* _Work request_
Show every line of the data below that includes the word "instead".

* _Dataset content_

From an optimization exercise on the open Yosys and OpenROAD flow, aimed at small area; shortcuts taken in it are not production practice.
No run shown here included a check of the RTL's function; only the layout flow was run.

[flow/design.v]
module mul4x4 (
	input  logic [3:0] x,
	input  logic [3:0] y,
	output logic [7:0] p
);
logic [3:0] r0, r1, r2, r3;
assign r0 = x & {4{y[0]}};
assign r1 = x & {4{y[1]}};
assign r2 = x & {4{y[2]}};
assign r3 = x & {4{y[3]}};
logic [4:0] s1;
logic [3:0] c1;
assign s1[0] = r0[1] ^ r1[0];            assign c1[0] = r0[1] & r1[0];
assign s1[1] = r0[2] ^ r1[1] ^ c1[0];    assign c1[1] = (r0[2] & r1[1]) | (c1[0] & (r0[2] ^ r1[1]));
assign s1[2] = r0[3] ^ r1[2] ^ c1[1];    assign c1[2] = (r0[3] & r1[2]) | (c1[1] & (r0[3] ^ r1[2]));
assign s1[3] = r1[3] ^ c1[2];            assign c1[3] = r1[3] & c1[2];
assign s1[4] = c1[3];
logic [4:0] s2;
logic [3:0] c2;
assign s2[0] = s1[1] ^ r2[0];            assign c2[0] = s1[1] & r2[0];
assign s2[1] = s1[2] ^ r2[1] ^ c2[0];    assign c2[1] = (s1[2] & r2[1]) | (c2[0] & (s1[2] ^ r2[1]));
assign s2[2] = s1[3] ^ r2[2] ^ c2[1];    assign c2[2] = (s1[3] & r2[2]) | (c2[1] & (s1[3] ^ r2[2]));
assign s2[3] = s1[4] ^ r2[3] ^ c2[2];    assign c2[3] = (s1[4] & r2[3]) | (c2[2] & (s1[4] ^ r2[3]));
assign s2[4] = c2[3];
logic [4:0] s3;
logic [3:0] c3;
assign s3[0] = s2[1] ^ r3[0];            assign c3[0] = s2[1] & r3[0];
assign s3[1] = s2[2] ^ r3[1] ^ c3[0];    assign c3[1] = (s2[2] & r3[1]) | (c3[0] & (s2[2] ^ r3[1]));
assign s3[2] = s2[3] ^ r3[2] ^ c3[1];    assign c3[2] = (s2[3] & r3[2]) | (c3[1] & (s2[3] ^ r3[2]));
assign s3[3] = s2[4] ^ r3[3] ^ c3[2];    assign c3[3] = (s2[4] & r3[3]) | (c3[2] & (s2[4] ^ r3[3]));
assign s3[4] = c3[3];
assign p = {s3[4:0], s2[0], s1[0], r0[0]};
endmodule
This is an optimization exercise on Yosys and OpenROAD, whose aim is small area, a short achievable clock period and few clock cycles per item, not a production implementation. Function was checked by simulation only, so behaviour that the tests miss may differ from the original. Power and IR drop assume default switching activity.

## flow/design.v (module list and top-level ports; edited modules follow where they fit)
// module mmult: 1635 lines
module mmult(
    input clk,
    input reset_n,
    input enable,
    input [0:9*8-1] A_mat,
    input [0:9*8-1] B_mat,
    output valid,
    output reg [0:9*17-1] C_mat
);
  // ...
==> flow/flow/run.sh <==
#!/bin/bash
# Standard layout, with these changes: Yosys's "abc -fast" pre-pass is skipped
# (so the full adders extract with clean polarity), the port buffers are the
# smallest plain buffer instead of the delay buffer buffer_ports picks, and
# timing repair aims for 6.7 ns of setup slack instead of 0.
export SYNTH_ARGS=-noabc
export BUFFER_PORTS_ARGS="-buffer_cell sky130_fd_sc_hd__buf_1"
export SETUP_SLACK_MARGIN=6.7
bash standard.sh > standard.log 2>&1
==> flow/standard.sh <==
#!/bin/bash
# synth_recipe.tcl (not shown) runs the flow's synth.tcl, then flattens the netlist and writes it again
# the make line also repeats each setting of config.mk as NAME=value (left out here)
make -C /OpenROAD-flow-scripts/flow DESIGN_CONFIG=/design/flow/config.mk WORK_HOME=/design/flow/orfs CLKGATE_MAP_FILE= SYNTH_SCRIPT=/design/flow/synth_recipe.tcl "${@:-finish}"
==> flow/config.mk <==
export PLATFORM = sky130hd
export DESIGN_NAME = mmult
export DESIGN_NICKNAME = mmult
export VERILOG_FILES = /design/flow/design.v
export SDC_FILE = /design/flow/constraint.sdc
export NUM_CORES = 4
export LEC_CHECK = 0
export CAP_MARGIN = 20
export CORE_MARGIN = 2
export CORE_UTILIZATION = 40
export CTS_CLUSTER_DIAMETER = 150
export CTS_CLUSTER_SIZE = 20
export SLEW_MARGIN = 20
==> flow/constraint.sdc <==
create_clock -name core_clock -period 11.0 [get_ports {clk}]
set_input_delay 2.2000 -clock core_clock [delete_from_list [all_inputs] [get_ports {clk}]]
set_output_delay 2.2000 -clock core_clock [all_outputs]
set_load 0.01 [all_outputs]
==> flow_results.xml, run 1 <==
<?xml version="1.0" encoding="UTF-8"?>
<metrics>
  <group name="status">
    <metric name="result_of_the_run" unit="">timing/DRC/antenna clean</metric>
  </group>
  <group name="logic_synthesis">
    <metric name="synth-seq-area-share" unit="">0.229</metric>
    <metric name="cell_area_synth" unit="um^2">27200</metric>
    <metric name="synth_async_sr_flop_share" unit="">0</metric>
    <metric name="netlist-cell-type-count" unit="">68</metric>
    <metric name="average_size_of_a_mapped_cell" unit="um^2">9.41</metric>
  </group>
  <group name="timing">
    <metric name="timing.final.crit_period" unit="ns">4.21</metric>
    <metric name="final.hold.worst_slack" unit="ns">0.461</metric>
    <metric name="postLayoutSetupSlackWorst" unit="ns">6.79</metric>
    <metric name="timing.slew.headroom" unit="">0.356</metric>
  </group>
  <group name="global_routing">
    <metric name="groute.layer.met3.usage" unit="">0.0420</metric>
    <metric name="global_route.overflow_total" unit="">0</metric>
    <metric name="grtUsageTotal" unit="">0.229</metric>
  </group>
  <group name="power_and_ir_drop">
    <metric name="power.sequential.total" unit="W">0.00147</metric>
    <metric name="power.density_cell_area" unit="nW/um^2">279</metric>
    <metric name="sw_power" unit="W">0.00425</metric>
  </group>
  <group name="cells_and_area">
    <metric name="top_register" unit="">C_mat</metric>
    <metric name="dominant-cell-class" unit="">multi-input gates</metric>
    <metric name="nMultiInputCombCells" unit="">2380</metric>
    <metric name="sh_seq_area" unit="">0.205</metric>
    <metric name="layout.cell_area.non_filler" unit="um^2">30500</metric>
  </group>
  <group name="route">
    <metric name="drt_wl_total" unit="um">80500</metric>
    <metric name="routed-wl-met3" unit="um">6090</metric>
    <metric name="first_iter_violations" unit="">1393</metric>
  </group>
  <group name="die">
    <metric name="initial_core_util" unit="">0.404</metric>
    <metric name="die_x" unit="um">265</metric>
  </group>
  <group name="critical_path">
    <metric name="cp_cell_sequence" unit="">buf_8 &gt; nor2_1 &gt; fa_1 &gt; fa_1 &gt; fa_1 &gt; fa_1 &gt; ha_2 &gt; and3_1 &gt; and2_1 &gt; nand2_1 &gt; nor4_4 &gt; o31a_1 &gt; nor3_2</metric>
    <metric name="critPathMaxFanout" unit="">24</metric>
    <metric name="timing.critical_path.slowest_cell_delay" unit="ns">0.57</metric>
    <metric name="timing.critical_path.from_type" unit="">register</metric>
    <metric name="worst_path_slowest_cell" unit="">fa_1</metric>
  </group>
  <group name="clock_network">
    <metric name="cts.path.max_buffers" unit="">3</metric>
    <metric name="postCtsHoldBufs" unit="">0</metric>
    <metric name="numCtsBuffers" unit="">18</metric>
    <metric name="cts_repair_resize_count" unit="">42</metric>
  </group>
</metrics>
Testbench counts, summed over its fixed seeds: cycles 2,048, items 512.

* _Output of the exercise_
# smallest plain buffer instead of the delay buffer buffer_ports picks, and
# timing repair aims for 6.7 ns of setup slack instead of 0.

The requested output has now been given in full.